**What to do:** Of all the entries below, only the lines from the one with "export PLATFORM = sky130hd" up to and including the one with "export DESIGN_NICKNAME = d" are to be duplicated exactly.

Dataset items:
○ ○ ○ ○ ○ ○ ○
[config.mk]
export PLATFORM = sky130hd
export DESIGN_NAME = snakeTop
export DESIGN_NICKNAME = d
export VERILOG_FILES = /design/src/common/snakePkg.sv /design/src/hw/gameFsm.sv /design/src/hw/stepTimer.sv /design/src/snake/snakeBody.sv /design/src/snake/collisionCheck.sv /design/src/hw/appleGen.sv /design/src/hw/scoreTracker.sv /design/src/hw/snakeTop.sv
export SDC_FILE = /design/constraint.sdc
export NUM_CORES = 1
export LEC_CHECK = 0
export BUFFER_PORTS_ARGS = -buffer_cell sky130_fd_sc_hd__buf_2
export CAP_MARGIN = 20
export CORE_ASPECT_RATIO = 0.9
export CORE_UTILIZATION = 55
export CTS_CLUSTER_SIZE = 25
export DETAILED_ROUTE_END_ITERATION = 10
export GPL_TIMING_DRIVEN = 0
export PLACE_DENSITY_LB_ADDON = 0.2
export SKIP_LAST_GASP = 1
export SYNTH_ARGS = -nofsm -noshare
export SYNTH_HDL_FRONTEND = slang
export SYNTH_SLANG_ARGS = --single-unit
[constraint.sdc]
create_clock -name clk -period 5.8 [get_ports clk]
set_input_delay 1.16 -clock clk [delete_from_list [all_inputs] [get_ports clk]]
set_output_delay 1.16 -clock clk [all_outputs]
set_load 0.05 [all_outputs]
○ ○ ○ ○ ○ ○ ○
**Answer box:**
export PLATFORM = sky130hd
export DESIGN_NAME = snakeTop
export DESIGN_NICKNAME = d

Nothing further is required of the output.